METAMORFOSI. Ovidio e le arti
a cura di Francesca Cappelletti e Frits Scholten
la grande mostra realizzata in collaborazione con il Rijksmuseum di Amsterdam presenterà oltre 80 capolavori provenienti da importanti istituzioni internazionali mettendo in scena la potenza immaginativa delle Metamorfosi di Ovidio, Opere di Correggio, Michelangelo, Tiziano, Rubens, Poussin, fino a Gerôme, Rodin e Brancusi si confrontano con la visione di uno dei più grandi poeti dell’antichità negli spazi della Galleria, anch’essi ispirati al testo ovidiano
23 giugno – 20 settembre 2026
Dopo l’apertura al Rijksmuseum di Amsterdam della prima tappa di Metamorfosi. Ovidio e le arti, il grande progetto espositivo nato dalla collaborazione con la Galleria Borghese e curato da Francesca Cappelletti e Frits Scholten, la mostra approderà a Roma dal 23 giugno al 20 settembre 2026 con una configurazione autonoma e originale., esito di un dialogo scientifico condiviso.

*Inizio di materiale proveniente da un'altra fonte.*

<file path="config.mk">
export PLATFORM = sky130hd
export DESIGN_NAME = checker_engine
export DESIGN_NICKNAME = d
export VERILOG_FILES = /design/src/rtl/checker_engine.sv
export SDC_FILE = /design/constraint.sdc
export NUM_CORES = 1
export LEC_CHECK = 0
export ABC_AREA = 1
export BUFFER_PORTS_ARGS = -buffer_cell sky130_fd_sc_hd__buf_2
export CAP_MARGIN = 0
export CORE_AREA = 2 2 176 178
export CTS_CLUSTER_DIAMETER = 40
export DETAILED_ROUTE_END_ITERATION = 8
export DIE_AREA = 0 0 178 180
export SETUP_SLACK_MARGIN = 0.5
export SYNTH_ARGS = -nofsm -noshare
export SYNTH_HDL_FRONTEND = slang
export SYNTH_SLANG_ARGS = --single-unit
</file>
<file path="constraint.sdc">
create_clock -name sys_clk -period 3.2 [get_ports sys_clk]
set_clock_uncertainty 0.2 [all_clocks]
set_input_delay 0.16 -clock sys_clk [delete_from_list [all_inputs] [get_ports sys_clk]]
set_output_delay 0.16 -clock sys_clk [all_outputs]
set_load 0.01 [all_outputs]
</file>
<file path="src/rtl/checker_engine.sv">
// checker_engine: execution stage behind checker_ctlif.
// It runs one check per start request. The check is either a timed dummy run
// or a sequential 64-bit read sweep that builds an XOR checksum. The bus
// master has a single outstanding strobe/ack request.
// Optional build macro: CHECKER_TIMEOUT_EN adds an ack watchdog in REQ.
module checker_engine #(
  parameter int unsigned WORDS          = 16,
  parameter int unsigned DUMMY_CYCLES   = 8,
  parameter int unsigned TIMEOUT_CYCLES = 1024
) (
  input  logic        sys_clk,
  input  logic        sys_rst,
  input  logic [1:0]  cmode,
  input  logic        cstart,
  input  logic [63:0] caddr,
  output logic        cend,
  output logic [7:0]  cctrl,
  output logic [63:0] cresult,
  output logic [63:0] m_adr,
  output logic        m_stb,
  input  logic        m_ack,
  input  logic [63:0] m_dat_i
);

  typedef enum logic [2:0] {S_IDLE, S_DUMMY, S_REQ, S_DONE, S_HOLD} state_t;

  // Completion flags, laid out to match cctrl[4:0].
  typedef struct packed {
    logic bad_mode;
    logic misaligned;
    logic timeout;
    logic abort;
    logic ok;
  } status_t;

  localparam logic [1:0] MODE_DUMMY = 2'd0;
  localparam logic [1:0] MODE_READ  = 2'd1;

  state_t      state_q, state_d;
  logic [1:0]  mode_q, mode_d;
  logic [63:0] adr_q, adr_d;
  logic        stb_q, stb_d;
  logic [63:0] acc_q, acc_d;
  logic [31:0] cnt_q, cnt_d;
  logic        abort_q, abort_d;
  status_t     status_q, status_d;
  logic        cend_q, cend_d;
  logic [7:0]  cctrl_q, cctrl_d;
  logic [63:0] cresult_q, cresult_d;
  logic        abort_now;
`ifdef CHECKER_TIMEOUT_EN
  logic [31:0] wd_q, wd_d;
`endif

  // A stop request can come from the sticky flag or from the current cycle.
  assign abort_now = abort_q | ~cstart;

  // Next-state and datapath updates for every FSM state.
  always_comb begin
    // NOTE: every signal gets a default before the case, so no path leaves it
    // unassigned and no latch is inferred.
    state_d   = state_q;
    mode_d    = mode_q;
    adr_d     = adr_q;
    stb_d     = stb_q;
    acc_d     = acc_q;
    cnt_d     = cnt_q;
    abort_d   = abort_q;
    status_d  = status_q;
    cend_d    = 1'b0;
    cctrl_d   = cctrl_q;
    cresult_d = cresult_q;
`ifdef CHECKER_TIMEOUT_EN
    wd_d      = wd_q;
`endif
    unique case (state_q)
      S_IDLE: begin
        if (cstart) begin
          mode_d    = cmode;
          adr_d     = caddr;
          acc_d     = '0;
          cnt_d     = '0;
          abort_d   = 1'b0;
          status_d  = '0;
          cctrl_d   = '0;
          cresult_d = '0;
`ifdef CHECKER_TIMEOUT_EN
          wd_d      = '0;
`endif
          if (cmode[1]) begin
            status_d.bad_mode = 1'b1;
            state_d           = S_DONE;
          end else if (cmode == MODE_READ && caddr[2:0] != 3'd0) begin
            status_d.misaligned = 1'b1;
            state_d             = S_DONE;
          end else if (cmode == MODE_DUMMY) begin
            state_d = S_DUMMY;
          end else begin
            stb_d   = 1'b1;
            state_d = S_REQ;
          end
        end
      end
      S_DUMMY: begin
        cnt_d = cnt_q + 32'd1;
        // An expiring count wins over a stop request in the same cycle.
        if (cnt_d == DUMMY_CYCLES) begin
          status_d.ok = 1'b1;
          state_d     = S_DONE;
        end else if (!cstart) begin
          status_d.abort = 1'b1;
          state_d        = S_DONE;
        end
      end
      S_REQ: begin
        // The request is never retracted. A stop only takes effect at the next ack.
        if (!cstart) abort_d = 1'b1;
        if (m_ack) begin
          acc_d = acc_q ^ m_dat_i;
          adr_d = adr_q + 64'd8;
          cnt_d = cnt_q + 32'd1;
`ifdef CHECKER_TIMEOUT_EN
          wd_d  = '0;
`endif
          if (cnt_q == WORDS - 32'd1) begin
            status_d.ok = 1'b1;
            stb_d       = 1'b0;
            state_d     = S_DONE;
          end else if (abort_now) begin
            status_d.abort = 1'b1;
            stb_d          = 1'b0;
            state_d        = S_DONE;
          end
        end
`ifdef CHECKER_TIMEOUT_EN
        else if (wd_q + 32'd1 == TIMEOUT_CYCLES) begin
          status_d.timeout = 1'b1;
          stb_d            = 1'b0;
          state_d          = S_DONE;
        end else begin
          wd_d = wd_q + 32'd1;
        end
`endif
      end
      S_DONE: begin
        cend_d    = 1'b1;
        cctrl_d   = {1'b0, mode_q, status_q};
        cresult_d = acc_q;
        state_d   = S_HOLD;
      end
      S_HOLD: begin
        // A start level left high must not restart the engine.
        if (!cstart) state_d = S_IDLE;
      end
      default: state_d = S_IDLE;
    endcase
  end

  // State register with synchronous active-low reset.
  always_ff @(posedge sys_clk) begin
    // NOTE: non-blocking assignments, so every register updates from the
    // values it had before the edge.
    if (!sys_rst) begin
      state_q   <= S_IDLE;
      mode_q    <= '0;
      adr_q     <= '0;
      stb_q     <= 1'b0;
      acc_q     <= '0;
      cnt_q     <= '0;
      abort_q   <= 1'b0;
      status_q  <= '0;
      cend_q    <= 1'b0;
      cctrl_q   <= '0;
      cresult_q <= '0;
`ifdef CHECKER_TIMEOUT_EN
      wd_q      <= '0;
`endif
    end else begin
      state_q   <= state_d;
      mode_q    <= mode_d;
      adr_q     <= adr_d;
      stb_q     <= stb_d;
      acc_q     <= acc_d;
      cnt_q     <= cnt_d;
      abort_q   <= abort_d;
      status_q  <= status_d;
      cend_q    <= cend_d;
      cctrl_q   <= cctrl_d;
      cresult_q <= cresult_d;
`ifdef CHECKER_TIMEOUT_EN
      wd_q      <= wd_d;
`endif
    end
  end

  assign cend    = cend_q;
  assign cctrl   = cctrl_q;
  assign cresult = cresult_q;
  assign m_adr   = adr_q;
  assign m_stb   = stb_q;

endmodule

</file>
$ cat src/rtl/cla_sub_25bit_pipe_pkg.sv
// Shared arithmetic package for the pipelined CLA subtractor.
// Holds the default operand width and the stage-1/stage-2 split point,
// plus the layout of the record carried from stage 1 into stage 2.
package cla_sub_25bit_pipe_pkg;

  localparam int unsigned CLA_WIDTH = 25;
  localparam int unsigned CLA_SPLIT = 16;
  localparam int unsigned CLA_HI    = CLA_WIDTH - CLA_SPLIT;

  // Stage-1 register record: the resolved low difference, the carry into
  // the upper slice, the untouched upper operands (B already inverted),
  // and whether the low difference is all zero.
  typedef struct packed {
    logic [CLA_HI-1:0]    a_hi;
    logic [CLA_HI-1:0]    nb_hi;
    logic                 c_mid;
    logic                 lo_zero;
    logic [CLA_SPLIT-1:0] d_lo;
  } s1_rec_t;

endpackage

$ cat src/rtl/cla_sub_25bit_pipe_add_stage.sv
// cla_add_stage: N-bit carry-lookahead adder slice.
// Ports:
//   a, b   - N-bit addends
//   cin    - carry in
//   s      - N-bit sum
//   cout   - carry out
//   p_grp  - group propagate (all bits propagate)
//   g_grp  - group generate (carry out assuming cin = 0)
module cla_add_stage #(
  parameter int unsigned N = 8
) (
  input  logic [N-1:0] a,
  input  logic [N-1:0] b,
  input  logic         cin,
  output logic [N-1:0] s,
  output logic         cout,
  output logic         p_grp,
  output logic         g_grp
);

  logic [N-1:0] p;
  logic [N-1:0] g;
  logic [N:0]   c;
  logic         gterm;
  logic         pprod;

  // Each carry is built as a flat sum of products over the lower bits
  // (g[j] & p[j+1..i]) plus cin & p[0..i], rather than chaining c[i].
  always_comb begin
    p     = a ^ b;
    g     = a & b;
    c     = '0;
    c[0]  = cin;
    g_grp = 1'b0;
    gterm = 1'b0;
    pprod = 1'b0;
    for (int unsigned i = 0; i < N; i++) begin
      gterm = g[i];
      pprod = p[i];
      for (int unsigned k = 0; k < i; k++) begin
        gterm = gterm | (pprod & g[i-1-k]);
        pprod = pprod & p[i-1-k];
      end
      c[i+1] = gterm | (pprod & cin);
      if (i == N - 1) begin
        g_grp = gterm;
      end
    end
    p_grp = &p;
    s     = p ^ c[N-1:0];
    cout  = c[N];
  end

endmodule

A partire dalle Metamorfosi di Ovidio – uno dei testi fondativi e più duraturi dell’immaginario occidentale – il progetto esplora il tema della metamorfosi come principio universale e come chiave di lettura del cosmo, della materia e della condizione umana. Il poema ovidiano diventa così il punto di accesso a una visione del mondo fondata sul mutamento, sull’instabilità delle forme e sulla permeabilità dei confini tra umano, naturale e divino.
Gli spazi della Galleria Borghese si configurano come il contesto privilegiato per lo sviluppo di questo progetto espositivo. La stessa fondazione della Villa “fuori Porta Pinciana” affonda infatti le proprie radici nell’universo simbolico delle Metamorfosi, rendendo questo luogo non solo adatto, ma intrinsecamente legato al tema della mostra.
Il cardinale Scipione Borghese fece edificare il Casino nobile per accogliere parte della propria collezione, concependo l’architettura come dispositivo culturale capace di intrecciare mito, arte e autorappresentazione in un unico, coerente sistema di significati.